◆ The task
Among the lines below, copy exactly those from the one with "-- layer usage" through the one with "-- layout make-up", counting both ends.

◆ Material supplied

=== Section Start ===

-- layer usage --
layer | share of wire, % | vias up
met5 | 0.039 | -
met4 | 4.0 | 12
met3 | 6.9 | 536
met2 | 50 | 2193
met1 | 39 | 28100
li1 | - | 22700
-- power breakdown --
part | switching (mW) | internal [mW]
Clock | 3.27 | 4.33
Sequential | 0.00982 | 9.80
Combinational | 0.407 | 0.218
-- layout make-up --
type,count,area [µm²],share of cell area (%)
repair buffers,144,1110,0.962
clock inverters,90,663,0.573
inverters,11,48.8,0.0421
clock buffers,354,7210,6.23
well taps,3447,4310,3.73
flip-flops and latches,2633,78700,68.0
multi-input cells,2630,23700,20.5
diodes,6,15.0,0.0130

=== Section End ===
=== Section Start ===

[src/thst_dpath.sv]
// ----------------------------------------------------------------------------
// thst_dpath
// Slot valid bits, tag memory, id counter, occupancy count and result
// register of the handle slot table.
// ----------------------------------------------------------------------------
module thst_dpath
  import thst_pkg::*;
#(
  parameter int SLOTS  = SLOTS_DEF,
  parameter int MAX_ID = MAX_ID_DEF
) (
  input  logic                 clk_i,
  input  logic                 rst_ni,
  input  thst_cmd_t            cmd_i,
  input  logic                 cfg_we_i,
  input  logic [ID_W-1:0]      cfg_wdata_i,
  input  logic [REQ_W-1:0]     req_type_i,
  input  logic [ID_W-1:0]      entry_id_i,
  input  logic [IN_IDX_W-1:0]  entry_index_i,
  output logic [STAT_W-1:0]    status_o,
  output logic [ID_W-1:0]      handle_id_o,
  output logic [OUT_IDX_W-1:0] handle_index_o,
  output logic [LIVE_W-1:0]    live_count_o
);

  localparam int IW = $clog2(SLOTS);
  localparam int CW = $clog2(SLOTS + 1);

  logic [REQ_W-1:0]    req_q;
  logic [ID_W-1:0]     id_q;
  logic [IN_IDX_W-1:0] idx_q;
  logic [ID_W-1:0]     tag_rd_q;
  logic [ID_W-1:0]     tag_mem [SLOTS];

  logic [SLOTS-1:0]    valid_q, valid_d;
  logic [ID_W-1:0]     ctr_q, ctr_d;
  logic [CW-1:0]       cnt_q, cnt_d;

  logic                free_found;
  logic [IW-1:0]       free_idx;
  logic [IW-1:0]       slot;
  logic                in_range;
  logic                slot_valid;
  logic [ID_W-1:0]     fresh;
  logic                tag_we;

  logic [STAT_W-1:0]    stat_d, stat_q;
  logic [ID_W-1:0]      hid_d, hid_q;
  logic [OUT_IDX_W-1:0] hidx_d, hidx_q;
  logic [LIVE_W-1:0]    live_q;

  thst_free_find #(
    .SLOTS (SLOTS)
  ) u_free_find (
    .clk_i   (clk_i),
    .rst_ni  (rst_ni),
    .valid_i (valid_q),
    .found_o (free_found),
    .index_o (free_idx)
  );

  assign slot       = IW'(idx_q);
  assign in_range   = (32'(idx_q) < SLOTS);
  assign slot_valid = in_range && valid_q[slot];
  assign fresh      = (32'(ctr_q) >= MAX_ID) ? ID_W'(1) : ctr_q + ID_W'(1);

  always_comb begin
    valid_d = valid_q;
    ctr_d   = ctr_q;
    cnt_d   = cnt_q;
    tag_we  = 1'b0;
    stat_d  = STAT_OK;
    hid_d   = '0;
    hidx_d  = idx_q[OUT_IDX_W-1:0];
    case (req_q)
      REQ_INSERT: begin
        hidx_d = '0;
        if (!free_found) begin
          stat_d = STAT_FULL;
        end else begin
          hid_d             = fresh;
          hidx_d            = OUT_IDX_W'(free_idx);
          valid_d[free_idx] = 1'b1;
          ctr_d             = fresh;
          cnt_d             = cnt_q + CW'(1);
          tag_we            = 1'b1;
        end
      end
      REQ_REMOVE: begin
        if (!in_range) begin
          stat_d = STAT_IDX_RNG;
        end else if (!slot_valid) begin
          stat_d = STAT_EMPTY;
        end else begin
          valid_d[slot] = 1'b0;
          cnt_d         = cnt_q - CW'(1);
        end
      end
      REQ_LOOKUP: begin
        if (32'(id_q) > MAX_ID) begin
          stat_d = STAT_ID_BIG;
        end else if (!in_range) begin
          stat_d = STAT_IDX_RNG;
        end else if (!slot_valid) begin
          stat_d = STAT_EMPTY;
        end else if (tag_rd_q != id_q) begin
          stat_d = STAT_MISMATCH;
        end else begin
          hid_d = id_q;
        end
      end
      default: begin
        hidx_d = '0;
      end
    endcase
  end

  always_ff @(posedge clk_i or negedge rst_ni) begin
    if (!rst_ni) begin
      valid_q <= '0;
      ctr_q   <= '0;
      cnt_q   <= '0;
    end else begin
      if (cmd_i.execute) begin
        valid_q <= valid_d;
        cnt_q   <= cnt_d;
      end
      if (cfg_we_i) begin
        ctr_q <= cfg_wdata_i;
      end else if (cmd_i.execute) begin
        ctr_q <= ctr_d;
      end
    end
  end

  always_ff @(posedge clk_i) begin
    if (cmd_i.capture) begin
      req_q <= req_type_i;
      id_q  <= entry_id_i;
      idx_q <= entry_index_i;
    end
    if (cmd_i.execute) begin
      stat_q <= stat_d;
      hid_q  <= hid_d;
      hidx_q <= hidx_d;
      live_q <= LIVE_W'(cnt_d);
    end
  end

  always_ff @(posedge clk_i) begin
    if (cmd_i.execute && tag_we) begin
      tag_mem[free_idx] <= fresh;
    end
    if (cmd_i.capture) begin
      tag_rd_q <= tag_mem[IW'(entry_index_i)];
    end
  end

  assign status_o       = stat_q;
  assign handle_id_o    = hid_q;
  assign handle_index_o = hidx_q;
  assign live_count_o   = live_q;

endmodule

=== Section End ===
=== Section Start ===

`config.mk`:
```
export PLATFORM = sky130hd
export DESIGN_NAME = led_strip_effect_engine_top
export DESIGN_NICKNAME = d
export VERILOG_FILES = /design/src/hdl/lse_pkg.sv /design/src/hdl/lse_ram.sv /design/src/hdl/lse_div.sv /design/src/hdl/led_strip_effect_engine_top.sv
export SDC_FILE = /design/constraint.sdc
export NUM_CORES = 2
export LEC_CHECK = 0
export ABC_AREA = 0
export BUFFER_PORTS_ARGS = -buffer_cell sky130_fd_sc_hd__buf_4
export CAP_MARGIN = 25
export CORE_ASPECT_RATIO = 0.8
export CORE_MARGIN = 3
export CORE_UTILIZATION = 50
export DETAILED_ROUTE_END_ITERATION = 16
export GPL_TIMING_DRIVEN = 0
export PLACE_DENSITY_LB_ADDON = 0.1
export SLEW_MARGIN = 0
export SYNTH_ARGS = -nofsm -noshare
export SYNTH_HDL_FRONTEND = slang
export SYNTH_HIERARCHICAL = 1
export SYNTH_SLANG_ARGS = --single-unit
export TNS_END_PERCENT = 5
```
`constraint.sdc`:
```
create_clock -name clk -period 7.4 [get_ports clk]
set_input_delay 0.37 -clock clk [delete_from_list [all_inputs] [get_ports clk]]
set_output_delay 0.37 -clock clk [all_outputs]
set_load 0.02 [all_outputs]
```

=== Section End ===

◆ Response area
-- layer usage --
layer | share of wire, % | vias up
met5 | 0.039 | -
met4 | 4.0 | 12
met3 | 6.9 | 536
met2 | 50 | 2193
met1 | 39 | 28100
li1 | - | 22700
-- power breakdown --
part | switching (mW) | internal [mW]
Clock | 3.27 | 4.33
Sequential | 0.00982 | 9.80
Combinational | 0.407 | 0.218
-- layout make-up --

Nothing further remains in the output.